Wednesday, August 10, 2011

Riots and Progressive Politics

Our liberal friends live in a curious world. On the one hand, they are convinced of the sophistication of their politics, and that the average person really isn't qualified to judge political matters. On the other hand, they often reduce politics to us-versus-them slogans such as Republicans "ending Medicare as we know it" without mentioning the sophisticated concept that Medicare is going to end as we know it with or without Republicans because otherwise it will eat the budget and then the economy.

So it is with public safety. Liberals talk a line to us about poverty causing violence. But they also work to make it a reality by sending community organizers into poverty-stricken areas to remind the people there how the Man is ruining their lives and that police brutality is a form of institutional racism.

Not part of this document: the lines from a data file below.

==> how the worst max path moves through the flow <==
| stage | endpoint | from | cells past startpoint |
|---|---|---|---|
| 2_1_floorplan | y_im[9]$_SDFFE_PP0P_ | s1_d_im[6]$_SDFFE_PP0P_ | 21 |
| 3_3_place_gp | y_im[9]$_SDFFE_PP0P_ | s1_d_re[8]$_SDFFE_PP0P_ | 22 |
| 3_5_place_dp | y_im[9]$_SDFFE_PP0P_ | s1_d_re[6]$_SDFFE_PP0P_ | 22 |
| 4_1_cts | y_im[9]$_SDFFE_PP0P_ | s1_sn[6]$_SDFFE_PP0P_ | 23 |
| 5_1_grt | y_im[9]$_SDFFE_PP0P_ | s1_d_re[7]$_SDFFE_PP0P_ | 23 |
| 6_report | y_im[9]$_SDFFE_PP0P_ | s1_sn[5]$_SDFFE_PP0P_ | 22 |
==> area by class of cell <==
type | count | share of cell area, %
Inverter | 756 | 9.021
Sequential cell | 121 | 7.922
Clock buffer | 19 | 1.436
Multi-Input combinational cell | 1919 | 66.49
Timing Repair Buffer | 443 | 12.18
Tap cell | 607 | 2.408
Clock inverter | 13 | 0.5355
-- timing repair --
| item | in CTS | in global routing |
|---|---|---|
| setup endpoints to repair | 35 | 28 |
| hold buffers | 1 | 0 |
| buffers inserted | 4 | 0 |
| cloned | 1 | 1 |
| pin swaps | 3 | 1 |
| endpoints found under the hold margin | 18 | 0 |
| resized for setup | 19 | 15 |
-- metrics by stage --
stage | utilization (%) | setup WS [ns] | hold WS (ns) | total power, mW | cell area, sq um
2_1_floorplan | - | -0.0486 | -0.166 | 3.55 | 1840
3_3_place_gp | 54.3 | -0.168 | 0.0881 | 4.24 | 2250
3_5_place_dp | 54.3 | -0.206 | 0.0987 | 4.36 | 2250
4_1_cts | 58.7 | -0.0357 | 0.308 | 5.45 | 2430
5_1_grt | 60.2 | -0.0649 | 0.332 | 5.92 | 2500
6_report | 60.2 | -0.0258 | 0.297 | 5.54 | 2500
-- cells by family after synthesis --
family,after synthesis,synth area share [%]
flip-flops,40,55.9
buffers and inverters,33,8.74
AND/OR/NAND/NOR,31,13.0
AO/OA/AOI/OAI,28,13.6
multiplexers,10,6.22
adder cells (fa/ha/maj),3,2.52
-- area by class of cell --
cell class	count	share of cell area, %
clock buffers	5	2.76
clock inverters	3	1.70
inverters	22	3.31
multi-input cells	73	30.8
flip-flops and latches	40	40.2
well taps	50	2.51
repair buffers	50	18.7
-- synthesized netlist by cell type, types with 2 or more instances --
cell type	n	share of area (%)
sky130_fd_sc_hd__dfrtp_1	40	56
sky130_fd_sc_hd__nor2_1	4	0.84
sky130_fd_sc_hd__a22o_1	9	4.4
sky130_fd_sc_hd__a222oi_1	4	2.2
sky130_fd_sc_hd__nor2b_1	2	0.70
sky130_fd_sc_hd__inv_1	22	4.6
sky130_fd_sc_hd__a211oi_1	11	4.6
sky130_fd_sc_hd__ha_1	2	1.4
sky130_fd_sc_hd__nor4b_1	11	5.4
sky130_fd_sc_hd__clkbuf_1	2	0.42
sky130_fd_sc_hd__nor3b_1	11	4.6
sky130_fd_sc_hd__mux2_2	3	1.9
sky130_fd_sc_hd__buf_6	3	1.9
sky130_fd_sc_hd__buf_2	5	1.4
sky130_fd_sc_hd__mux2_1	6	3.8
$ cat config.mk
export PLATFORM = sky130hd
export DESIGN_NAME = nested_cnt_rx
export DESIGN_NICKNAME = d
export VERILOG_FILES = /design/src/rtl/nested_cnt_pkg.sv /design/src/rtl/nested_idx_cnt.sv /design/src/rtl/nested_cnt_rx.sv
export SDC_FILE = /design/constraint.sdc
export NUM_CORES = 1
export LEC_CHECK = 0
export ABC_AREA = 1
export BUFFER_PORTS_ARGS = -buffer_cell sky130_fd_sc_hd__buf_2
export CAP_MARGIN = 10
export CORE_MARGIN = 1
export CORE_UTILIZATION = 55
export CTS_BUF_LIST = sky130_fd_sc_hd__clkbuf_16
export DETAILED_ROUTE_END_ITERATION = 6
export HOLD_SLACK_MARGIN = 0.05
export PLACE_DENSITY = 0.8
export SYNTH_ARGS = -nofsm -noshare
export SYNTH_HDL_FRONTEND = slang
export SYNTH_HIERARCHICAL = 1
export SYNTH_SLANG_ARGS = --single-unit
$ cat constraint.sdc
create_clock -name clk -period 5 [get_ports clk]
set_input_delay 0.75 -clock clk [delete_from_list [all_inputs] [get_ports clk]]
set_output_delay 0.75 -clock clk [all_outputs]
set_load 0.02 [all_outputs]
$ cat src/rtl/nested_cnt_pkg.sv
// Shared types and sizing helpers for the nested-count receiver.
package nested_cnt_pkg;

    typedef enum logic [1:0] {
        IDLE = 2'd0,
        RUN  = 2'd1,
        HALT = 2'd2
    } state_e;

    typedef enum logic {
        RESTART = 1'b0,
        ACCUM   = 1'b1
    } mode_e;

    // Counter width able to hold 0..n-1, never narrower than one bit.
    function automatic int cnt_w(input int n);
        return (n <= 1) ? 1 : $clog2(n);
    endfunction

endpackage

$ cat src/rtl/nested_idx_cnt.sv
// Inner/outer beat index counters with wrap and a last-beat flag.
module nested_idx_cnt
    import nested_cnt_pkg::*;
#(
    parameter int INNER = 3,
    parameter int OUTER = 3,
    parameter int IW    = cnt_w(OUTER),
    parameter int JW    = cnt_w(INNER)
) (
    input  logic          clk,
    input  logic          rst_n,
    input  logic          inc,
    input  logic          clr,
    output logic [IW-1:0] i,
    output logic [JW-1:0] j,
    output logic          last
);

    localparam logic [IW-1:0] I_MAX = IW'(OUTER - 1);
    localparam logic [JW-1:0] J_MAX = JW'(INNER - 1);

    assign last = (i == I_MAX) && (j == J_MAX);

    always_ff @(posedge clk or negedge rst_n) begin
        if (!rst_n) begin
            i <= '0;
            j <= '0;
        end else if (clr) begin
            i <= '0;
            j <= '0;
        end else if (inc) begin
            if (j == J_MAX) begin
                j <= '0;
                i <= (i == I_MAX) ? '0 : i + 1'b1;
            end else begin
                j <= j + 1'b1;
            end
        end
    end

endmodule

Actually, the interesting question is why young underclass males don't riot more. The whole point of modern urban police forces, ever since Robert Peel invented urban policing for the Anglosphere in the 19th century, is to control young underclass urban males. The city is an agent of concentration, for merchants, for workers, for intellectuals, and also for young single males.

Whenever young single males gather together their thoughts, if you want to call them thoughts, turn to mayhem. It is the job of police to look them in the eye and tell them "just you try it." But left-wing politics since the French Revolution has been fueled by the idea of the oppressed rising up against their oppressors. So the left has always worked against the forces of order and encouraged the forces of disorder--young single males--as the potential gunpowder for their hoped-for revolution. Thus the left is always articulating ways in which the police are brutalizing the poor. Of course they are. The police are at war with the natural propensity of young single males to create mayhem.

But there is an additional factor to be considered. And that is the welfare state. In the old days, before the welfare state, the poor had an authentic culture and neighborhood society. They had to, because otherwise they would have perished. But the welfare state has demolished the culture of the poor and substituted middle-class supervision and pensions. The consequence in countries like Britain is that something like 15 percent of the adult population subsists on welfare or "incapacity" benefits. For young adults, the proportion is higher. NEETs, they are called: young people Not in Education, Employment, or Training.

According to figures from the Department for Education, 927,000 people aged 16 to 24 - 15.3 per cent - were classed as Neets between the start of January and end of March [2010].

All in all, you can figure that in cities where the police are restrained from harassing young single males, and the family and the neighborhood culture has been utterly demolished by the welfare state, the wonder is that they don't have riots every night of the year.

If you want to understand the nature of policing the underclass in Britain, the place to start is "Inspector Gadget's" Police Inspector Blog.